Что же произошло с родными Благина? Сколько времени провели они на Лубянке, прежде чем оказаться где-нибудь на Колыме? Нисколько! Вдове и дочери были назначены персональные пенсии, а дочь получила возможность учиться в вузе и окончить его… Кстати, обе решительно отрицали, что автором этого письма является Благин: по их мнению, все, начиная с содержания и кончая стилем, не соответствовало его личности. Впрочем, как мы отлично понимаем, слово родственников в таком случае не может быть признано решающим аргументом. Последний вердикт выносит суд. А в истории с крушением такого масштаба следствие было свернуто почему-то довольно быстро, так и не опровергнув версию о лихачестве и не выдвинув ничего в противоположность ей.
Итак, что же — тупик?
…В биографии любой личности (и Горький тут не исключение) есть такие моменты, которым невозможно дать исчерпывающего толкования из-за недостатка фактов. Вроде бы цепь вяжется звено за звеном. Но вдруг обнаруживается зияющий провал, и перед нами уже не цепь, а ее куски, не способные выдержать ту нагрузку, которую выдержала бы она, если бы… Однако звена, а то и нескольких — не хватает. Но зато какой простор для гипотез, версий, предположений! Кое-кого хлебом не корми, и никаких звеньев недостающих им не надо, лишь бы соорудить что-нибудь посенсационнее…
Что ж, получается, что серьезному исследователю, привыкшему выводы возводить на прочном фундаменте, в основе которого кирпичи фактов, — такому исследователю остается лишь тяжко вздохнуть и двигаться дальше, оставив за спиной провал, или вовсе сворачивать на другую дорогу?
По поводу сходной ситуации великолепно высказался как-то Солженицын: «…Художественное исследование по своим возможностям и по уровню в некоторых отношениях выше научного. Художественное исследование обладает так называемым тоннельным эффектом, интуицией. Там, где научному исследованию надо преодолевать перевал, там художественное исследование тоннелем интуиции проходит иногда короче и вернее».
И тут приходится выйти за рамки «чисто авиационной проблемы» и поставить рядом две личности, которые никогда не встречались, но которых вот таким неожиданным и странным образом связала судьба, — Благина и Горького.
Что мы знаем о летчике? Происходил из состоятельной офицерской семьи. Революцию принял и даже вступил в партию. Но вскоре был исключен из ее рядов как ненадежный элемент. Очевидно, исключение летчик принял как акт, оскорбительный для себя. Политическое недоверие или породило, или резко усилило критическое отношение Благина к происходящему вокруг. Как и любой думающий человек, он видел, что в стране творится множество безобразий, прикрываемых высокими лозунгами или сопровождаемых соответствующей газетной шумихой.

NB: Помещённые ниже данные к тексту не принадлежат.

## src/rtl/seg7_pkg.sv

```systemverilog
// seg7_pkg: shared types and segment patterns for the seven-segment tick counter.
// Rev 1.0
`default_nettype none

package seg7_pkg;

  localparam int SEG_A = 0;
  localparam int SEG_B = 1;
  localparam int SEG_C = 2;
  localparam int SEG_D = 3;
  localparam int SEG_E = 4;
  localparam int SEG_F = 5;
  localparam int SEG_G = 6;
  localparam int SEG_COUNT = SEG_G + 1;

  typedef logic [SEG_COUNT-1:0] seg_t;
  typedef logic [3:0]           digit_t;
  typedef logic [2:0]           phase_t;

  localparam phase_t PHASE_LAST = 3'd5;

  function automatic seg_t seg_bit(input int idx);
    seg_bit = seg_t'(1) << idx;
  endfunction

  // Entry 0 sits in the least significant slice: index with the digit value.
  localparam logic [15:0][SEG_COUNT-1:0] DIGIT_PAT = {
    7'h71, 7'h79, 7'h5E, 7'h39, 7'h7C, 7'h77, 7'h6F, 7'h7F,
    7'h07, 7'h7D, 7'h6D, 7'h66, 7'h4F, 7'h5B, 7'h06, 7'h3F
  };

  localparam logic [5:0][SEG_COUNT-1:0] SPIN_PAT = {
    seg_bit(SEG_F), seg_bit(SEG_E), seg_bit(SEG_D),
    seg_bit(SEG_C), seg_bit(SEG_B), seg_bit(SEG_A)
  };

endpackage

`default_nettype wire

```

## src/rtl/seg7_decode.sv

```systemverilog
// seg7_decode: combinational pattern select, digit glyph or single spinner segment.
// Rev 1.0
`default_nettype none

module seg7_decode
  import seg7_pkg::*;
(
  input  logic   mode,
  input  digit_t digit,
  input  phase_t phase,
  output seg_t   pattern
);

  seg_t spin;

  always_comb begin
    spin = '0;
    case (phase)
      3'd0:    spin = SPIN_PAT[0];
      3'd1:    spin = SPIN_PAT[1];
      3'd2:    spin = SPIN_PAT[2];
      3'd3:    spin = SPIN_PAT[3];
      3'd4:    spin = SPIN_PAT[4];
      3'd5:    spin = SPIN_PAT[5];
      default: spin = '0;
    endcase
  end

  always_comb begin
    pattern = spin;
    if (mode) begin
      pattern = DIGIT_PAT[digit];
    end
  end

endmodule

`default_nettype wire

```

## src/rtl/seg7_tick_counter.sv

```systemverilog
// seg7_tick_counter: prescaled modulo-N digit counter and 6-phase spinner on a 7-seg display.
// Rev 1.0 -- SEG7_COMMON_ANODE_EN inverts seg/dp for common-anode displays.
`default_nettype none

module seg7_tick_counter
  import seg7_pkg::*;
#(
  parameter int PRESCALE_W = 16,
  parameter int TICK_DIV   = 1024,
  parameter int COUNT_MOD  = 10
) (
  input  logic       clk,
  input  logic       rst_n,
  input  logic       en,
  input  logic       mode,
  input  logic       up_down,
  input  logic       clear,
  output logic [6:0] seg,
  output logic       dp,
  output logic [3:0] digit,
  output logic       wrap
);

`ifdef SEG7_COMMON_ANODE_EN
  localparam logic INVERT = 1'b1;
`else
  localparam logic INVERT = 1'b0;
`endif

  localparam seg_t                  SEG_MASK = {SEG_COUNT{INVERT}};
  localparam logic [PRESCALE_W-1:0] PRE_LAST = PRESCALE_W'(TICK_DIV - 1);
  localparam logic [PRESCALE_W-1:0] PRE_ONE  = PRESCALE_W'(1);
  localparam digit_t                DIG_LAST = digit_t'(COUNT_MOD - 1);

  logic [PRESCALE_W-1:0] presc;
  phase_t                phase;
  logic                  dp_state;
  logic                  tick;
  digit_t                digit_nxt;
  phase_t                phase_nxt;
  logic                  roll;
  seg_t                  pattern;

  assign tick = en && (presc == PRE_LAST);

  // Next digit/phase for a tick in the selected direction; roll flags the wrap.
  always_comb begin
    digit_nxt = digit;
    phase_nxt = phase;
    roll      = 1'b0;
    if (up_down) begin
      roll      = (digit == DIG_LAST);
      digit_nxt = roll ? 4'd0 : digit + 4'd1;
      phase_nxt = (phase == PHASE_LAST) ? 3'd0 : phase + 3'd1;
    end else begin
      roll      = (digit == 4'd0);
      digit_nxt = roll ? DIG_LAST : digit - 4'd1;
      phase_nxt = (phase == 3'd0) ? PHASE_LAST : phase - 3'd1;
    end
  end

  always_ff @(posedge clk or negedge rst_n) begin
    if (!rst_n) begin
      presc <= '0;
    end else if (clear) begin
      presc <= '0;
    end else if (en) begin
      presc <= tick ? '0 : presc + PRE_ONE;
    end
  end

  // clear outranks a coincident tick, so it never produces a wrap pulse.
  always_ff @(posedge clk or negedge rst_n) begin
    if (!rst_n) begin
      digit    <= '0;
      phase    <= '0;
      dp_state <= 1'b0;
      wrap     <= 1'b0;
    end else if (clear) begin
      digit    <= '0;
      phase    <= '0;
      dp_state <= 1'b0;
      wrap     <= 1'b0;
    end else begin
      wrap <= 1'b0;
      if (tick) begin
        digit    <= digit_nxt;
        phase    <= phase_nxt;
        dp_state <= ~dp_state;
        wrap     <= roll;
      end
    end
  end

  seg7_decode u_decode (
    .mode    (mode),
    .digit   (digit),
    .phase   (phase),
    .pattern (pattern)
  );

  // seg follows the registered state one clock later and keeps tracking mode while en=0.
  always_ff @(posedge clk or negedge rst_n) begin
    if (!rst_n) begin
      seg <= SEG_MASK;
    end else begin
      seg <= pattern ^ SEG_MASK;
    end
  end

  assign dp = dp_state ^ INVERT;

endmodule

`default_nettype wire

```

В сознании понимающих такая пропагандистская шумиха, приобретавшая зачастую упрощенно-прямолинейные формы, наоборот, активизировала критицизм по отношению к происходящему. Слова партии все больше расходились с ее делами.
Среди близких людей Благин не стеснялся в выражении своих умонастроений. Видимо, он не знал о безотказно налаженной к тому времени системе стукачества и доносительства.

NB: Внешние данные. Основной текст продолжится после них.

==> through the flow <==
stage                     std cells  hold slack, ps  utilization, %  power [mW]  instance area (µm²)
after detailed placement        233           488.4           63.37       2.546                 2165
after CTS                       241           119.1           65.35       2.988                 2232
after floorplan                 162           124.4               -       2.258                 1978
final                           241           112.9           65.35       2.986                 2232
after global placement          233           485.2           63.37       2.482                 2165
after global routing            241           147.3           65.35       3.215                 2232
### config.mk
export PLATFORM = sky130hd
export DESIGN_NAME = gf_serial_mult
export DESIGN_NICKNAME = d
export VERILOG_FILES = /design/src/rtl/gf_pkg.sv /design/src/rtl/gf_xtime.sv /design/src/rtl/gf_serial_mult.sv
export SDC_FILE = /design/constraint.sdc
export NUM_CORES = 1
export LEC_CHECK = 0
export ABC_AREA = 1
export CAP_MARGIN = 15
export CORE_MARGIN = 3
export CORE_UTILIZATION = 32
export DETAILED_ROUTE_END_ITERATION = 7
export GPL_ROUTABILITY_DRIVEN = 0
export SLEW_MARGIN = 20
export SYNTH_ARGS = -nofsm -noshare
export SYNTH_HDL_FRONTEND = slang
export SYNTH_SLANG_ARGS = --single-unit
### constraint.sdc
create_clock -name clk -period 1.8 [get_ports clk]
set_clock_uncertainty 0.2 [all_clocks]
set_input_delay 0.36 -clock clk [delete_from_list [all_inputs] [get_ports clk]]
set_output_delay 0.36 -clock clk [all_outputs]
set_load 0.02 [all_outputs]
### src/rtl/gf_pkg.sv
// Shared constants and state encoding for the bit-serial GF(2^M) multiplier.
// Defaults describe the AES field x^8 + x^4 + x^3 + x + 1.
package gf_pkg;

    localparam int         GF_M    = 8;
    localparam logic [7:0] GF_POLY = 8'h1B;

    typedef enum logic [1:0] {
        IDLE = 2'd0,
        RUN  = 2'd1,
        DONE = 2'd2
    } state_e;

endpackage

### src/rtl/gf_xtime.sv
// Combinational multiply-by-x in GF(2^M), reduced by the implicit x^M + POLY.
// It has no carries: the shifted-out MSB folds back in as an XOR with POLY.
module gf_xtime #(
    parameter int           M    = 8,
    parameter logic [M-1:0] POLY = 8'h1B
) (
    input  logic [M-1:0] x,
    output logic [M-1:0] y
);

    assign y = {x[M-2:0], 1'b0} ^ (x[M-1] ? POLY : '0);

endmodule

### src/rtl/gf_serial_mult.sv
// Bit-serial MSB-first GF(2^M) multiplier with valid/ready handshakes on both sides.
// An operand pair is accepted in IDLE, M shift-and-add steps run in RUN, and the result is held in DONE.
module gf_serial_mult
    import gf_pkg::*;
#(
    parameter int           M    = GF_M,
    parameter logic [M-1:0] POLY = M'(GF_POLY)
) (
    input  logic         clk,
    input  logic         rst,
    input  logic         in_valid,
    output logic         in_ready,
    input  logic [M-1:0] a,
    input  logic [M-1:0] b,
    output logic         out_valid,
    input  logic         out_ready,
    output logic [M-1:0] result,
    output logic         busy
);

    localparam int CW = $clog2(M);

    state_e        state_q, state_d;
    logic [M-1:0]  a_q, a_d;
    logic [M-1:0]  b_q, b_d;
    logic [M-1:0]  acc_q, acc_d;
    logic [CW-1:0] cnt_q, cnt_d;
    logic [M-1:0]  acc_x2;

    gf_xtime #(.M(M), .POLY(POLY)) u_xtime (
        .x (acc_q),
        .y (acc_x2)
    );

    always_comb begin
        // NOTE: every signal gets a default first so no path leaves one unassigned and infers a latch.
        state_d = state_q;
        a_d     = a_q;
        b_d     = b_q;
        acc_d   = acc_q;
        cnt_d   = cnt_q;

        unique case (state_q)
            IDLE: begin
                if (in_valid) begin
                    a_d     = a;
                    b_d     = b;
                    acc_d   = '0;
                    cnt_d   = CW'(M - 1);
                    state_d = RUN;
                end
            end
            RUN: begin
                acc_d = acc_x2 ^ (b_q[cnt_q] ? a_q : '0);
                cnt_d = cnt_q - 1'b1;
                if (cnt_q == '0) begin
                    state_d = DONE;
                end
            end
            DONE: begin
                if (out_ready) begin
                    state_d = IDLE;
                end
            end
            default: state_d = IDLE;
        endcase
    end

    // NOTE: sequential state uses non-blocking assignments so every flop samples pre-edge values.
    always_ff @(posedge clk or negedge rst) begin
        if (!rst) begin
            state_q <= IDLE;
            a_q     <= '0;
            b_q     <= '0;
            acc_q   <= '0;
            cnt_q   <= '0;
        end else begin
            state_q <= state_d;
            a_q     <= a_d;
            b_q     <= b_d;
            acc_q   <= acc_d;
            cnt_q   <= cnt_d;
        end
    end

    // Handshake flags decode registered state only, so none depends combinationally on an input.
    assign in_ready  = (state_q == IDLE);
    assign out_valid = (state_q == DONE);
    assign busy      = (state_q != IDLE);
    assign result    = acc_q;

endmodule

# Word level (Yosys, flattened, before mapping)
# Cells that the tools add are included.
# totals
reg_bits	29
input_bits	20
output_inout_bits	11
# op_classes
add_sub_neg	1
order_cmp	1
n_eq_ne	5
n_mux	12
n_bitwise	2
n_reduce_logical	7
# op_table
cell	n
$mux 8	2
$pmux 8 s2	1
$xor 8x8->8	2
$mux 2	3
$pmux 2 s3	1
$pmux 3 s2	1
$mux 5	1
$lt 3x4->1 const B	1
$ne 2x2->1 const B	2
$reduce_and 2->1	2
$reduce_bool 2->1	2
$bmux 1 s3	1
$logic_not 3->1	1
$mux 3	1
$reduce_and 3->1	1
$sub 3x1->3 const B	1
$eq 2x1->1 const B	1
$eq 2x2->1 const B	1
$logic_not 2->1	1
$ne 2x1->1 const B	1
$mux 1	1

# Depth between registers and ports, before layout
# logic_depth
depth_word	5
mapped_depth	10

# Modules after synthesis
# Synthesis repeated with hierarchy kept, for this count alone.
# unflattened
hier_cells	196
area_unflattened_um2	1586.5
# modules_own_cells
mod	n_inst	cells_each	area_per_inst_um2	seq_area_each_um2
gf_serial_mult	1	178	1500.2	725.7
gf_xtime	1	18	86.3	0.0

# Least setup slack after synthesis
# No wires, ideal clock.
# synth_timing
path_type	register to register
start	register state_q[1]
end	register acc_q[1], in the netlist result[1]
setup_time_ps	117
arrival_time_ps	1165
t_required_ps	1483
path_slack_ps	318
stages_incl_launch_ff	8
path_cell_list	dfrtp_1 -> nor2_2 -> nand2_1 -> inv_2 -> nor2_1 -> buf_2 -> nand2_1 -> nand2_1
# synth_via
elab_chain_len	3
word_cells_on_any_way	6
cone_classes	eq/ne: 2; mux: 1; reduce/logical: 3
# synth_lines
item	line_no	text
start, declared	gf_serial_mult.sv:23	state_e state_q, state_d;
start signal, assigned	gf_serial_mult.sv:78	state_q <= state_d;
$logic_not 2->1 (*)	-	
via in_ready	gf_serial_mult.sv:12	output logic in_ready,
$ne 2x2->1 (no source line) / $reduce_bool 2->1 (equally long branches)	-	
$reduce_and 2->1 (no source line)	-	
end signal, assigned	gf_serial_mult.sv:75	acc_q <= '0;
end signal, assigned	gf_serial_mult.sv:81	acc_q <= acc_d;
end, declared	gf_serial_mult.sv:26	logic [M-1:0] acc_q, acc_d;
# The timed path passes the listed nets; every way through them passes the cells marked *.
# A chain may end at the register's enable or synchronous reset.

# Worst setup path in the final report
# layout_timing
start	register state_q[1]
end	output port busy
# layout_via
elab_chain_len	1
# layout_lines
item	line_no	text
$reduce_bool 2->1	gf_serial_mult.sv:89	assign busy = (state_q != IDLE);
end, declared	gf_serial_mult.sv:18	output logic busy
# Every way passes these cells.

==> flow_summary.json <==
{
  "status": "finished clean",
  "antenna_found_initial": 0,
  "grt_pass1_wl_um": 5090,
  "synthXorXnorAreaFrac_pct": 2.33,
  "synthMuxAreaShare_pct": 0,
  "mostFrequentLayoutCells": "nand2_1 (70), dfrtp_1 (29), inv_1 (21), clkdlybuf4s50_1 (19), nand3_1 (14)",
  "layout_min_cycle_time_ps": 1730,
  "synth_compound_area_share_pct": 4.07,
  "syn_area_per_cell_sq_um": 8.19,
  "dieArea_sq_um": 5570,
  "fmax_mhz": 578,
  "diodes": 0,
  "nNetsFinal": 240,
  "worstPathRequired_ps": 1240,
  "relSlewSlack_pct": 75.9,
  "drive_gt1_share_pct": 11.5,
  "hold_class": "in -> async",
  "grt_pass1_vias": 1144,
  "viasPerCell": 4.45,
  "grt_use_total_pct": 12.0,
  "ys_seq_area_share_pct": 48.2,
  "clk_pin_slew_ps": 60,
  "cts_buffers": 5,
  "yosysUniqueCellTypes": 23,
  "worstPathArrival_ps": 1170,
  "htreeDepth": 2,
  "rsz0062_at_grt": "no",
  "area_growth_pct": 28.8,
  "die_height_um": 74.6,
  "core_area_sq_um": 4440,
  "syn-cell-area_sq_um": 1510,
  "gr-total-overflow": 0,
  "die_w_um": 74.6,
  "layout_commonest_cell": "nand2_1",
  "crit_fanout": 3,
  "hold_violations": 0,
  "crit_type": "reg -> out",
  "yosys.area_share.simple_pct": 33.5,
  "synth_top_area_share_pct": 48.2,
  "dp_hpwl_um": 2150,
  "postRouteWirelength_um": 3000,
  "synth_top_family_by_area": "simple AND/OR/NAND/NOR gates",
  "via_count": 1202,
  "initial_core_util_pct": 33.9,
  "synth-adder-area-share_pct": 1.66,
  "cts_tree": "done",
  "cp-start-kind": "flop",
  "io-pin-count": 31,
  "drt_iter0_markers": 61,
  "synth_nets": 206,
  "worstMarginPinSlew_ps": 362,
  "row_count": 24,
  "hold_slack_ps": 258,
  "p_per_area_nw_per_um2": 1860,
  "min_period_over_period_pct": 96.2,
  "grt_max_degree": 30,
  "p_leak_nw": 1.01,
  "regArea_sq_um": 726,
  "port_buffers": 30,
  "root_buffer": "clkbuf_8",
  "drc": 0,
  "antenna_left": 0,
  "syn_inst": 184,
  "synth.area.top_cells": "dfrtp_1 (48%), nand2_1 (17%), inv_1 (5.2%), nand3_1 (4.7%), nand3_2 (3.3%)",
  "worst_setup_path_end_kind": "output port",
  "setup_tns_ps": 0,
  "dp_cells": 263,
  "slew_viol_final": 0,
  "ys_seq_elements": 29,
  "setup_viol": 0,
  "wire_per_inst_um": 11.1,
  "multi_input_area_sq_um": 626,
  "first_pass_iters": 4,
  "cts_buffer_depth": 2,
  "clk_latency_ps": 280,
  "fin_cells": 270,
  "total_power_w": 0.00361,
  "yosys.area.top_type": "dfrtp_1",
  "clkSinkCount": 29,
  "fillCellCount": 453,
  "cap_violations": 0,
  "vdd.ir_drop.worst_v": 0.000537,
  "ys_warn_count": 0
}
==> path summary, 6_finish.rpt <==
check,end,start,depth (start not counted),slack [ps]
min reg2reg,a_q[5],a_q[5],2,310
min in group clk,a_q[5],a_q[5],2,310
max in group asynchronous,a_q[2],rst,2,870
max reg2reg,result[1],cnt_q[0],8,250
max,busy,state_q[1],3,70
min,result[6],rst,2,260
==> logic make-up (layout without fill, tap and decap cells) <==
logic type | Yosys count | after routing
AOI/OAI and AO/OA | 11 | 11
xor gates and xnor gates | 4 | 4
adders and majority gates | 2 | 2
buffers and inverters | 32 | 66
DFF | 29 | 29
and+or+nand+nor | 106 | 106
==> power by group <==
part	internal [W]	switching, W	leakage [nW]
logic	0.000736	0.00112	0.612
registers	0.000979	0.000253	0.354
clock network	0.000302	0.000220	0.0443
total	0.00202	0.00160	1.01
==> layer usage <==
layer | vias to the layer above | routed length, um | global-route usage, %
li1 | 644 | - | -
met1 | 530 | 1500 | 16.6
met2 | 22 | 1310 | 17.5
met3 | 6 | 132 | 3.60
met4 | 0 | 60 | 5.34
met5 | - | 0 | 0
==> area by class of cell <==
| type | instances | area share, % |
|---|---|---|
| Clock buffer | 7 | 4.45 |
| Multi-Input combinational cell | 123 | 32.2 |
| Timing Repair Buffer | 36 | 18.0 |
| Inverter | 23 | 4.58 |
| Sequential cell | 29 | 37.4 |
| Tap cell | 52 | 3.35 |
==> worst max-delay path: stages (launching register included) <==
cell,delay (ps)
dfrtp_1,400
nor2_2,140
inv_1,40
dlygate4sd2_1,310
==> metrics by stage <==
step / instance area (sq um) / utilization [%] / setup WS, ps
after floorplan: 1510 / - / 318
after global placement: 1860 / 41.9 / 114
after detailed placement: 1860 / 41.9 / 93.3
after CTS: 1940 / 43.6 / 11.0
after global routing: 1940 / 43.7 / 10.7
final: 1940 / 43.7 / 68.8
==> flip-flops by register name, indices dropped and copies added (netlist names) <==
signal	flops
a_q	8
b_q	8
result	8
cnt_q	3
state_q	2
==> cell usage after synthesis (all sizes together) <==
master   n
nand2   72
dfrtp   29
inv     23
nand3   21
buf      8
nand4    8
o21ai    8
nor2     5
xor2     3
a22oi    2
ha       2
clkbuf   1
o22ai    1
xnor2    1
==> repair_timing <==
action	in CTS	in global routing
setup buffers	0	0
hold buffers	0	0
setup endpoints to repair	10	2
gates resized for setup	10	2
endpoints found under the hold margin	0	0
Note: power is estimated with default switching activity, not from simulation.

Родственники с какого-то момента знали, что к Благину приставлен некто в качестве соглядатая из ведомства на Лубянке. Производивший отличное впечатление, компанейский мужик, умевший поддержать любой разговор и в застолье, и наедине, он аккуратно выполнял полученное задание. Досье на Благина росло. Забегая вперед, скажем, что впоследствии этот стукач дошел «до степеней известных» — стал генералом. Согласимся, далеко не каждый доносчик, а только выполняющий особо важные задания и облеченный полным доверием властей, мог быть облагодетельствован таким образом.
Переключимся теперь на Горького. Как уже говорилось, после убийства Кирова он вступил со Сталиным в конфликт, принимавший все более необратимый характер, в конфликт внутренний, подспудный, не находивший внешне очевидных форм выражения, такой, о котором большинство и не догадывалось.
Изощренный и коварный психолог, Сталин в принципе не принимал никакого сопротивления своим идеям, потому что знал: случись неудача — никто теперь не решится обвинить в ней его. А еще потому, что у него всегда была в запасе кандидатура того, на кого можно возложить груз ответственности за провал. Хозяин идеально просчитывал все варианты.
Время шло. От методов постепенного давления на Горького надо было переходить к действиям устрашающего характера. Первым из них стало «устранение» Максима, умершего год назад, в мае 1934 года.
Через Крючкова Сталин знал решительно обо всем, что происходило в бывшем особняке Рябушинского. Знал и о давнем увлечении Максима авиацией. И о том, что он не раз ездил на авиационный завод смотреть, как собирают крупнейший в мире самолет «Максим Горький».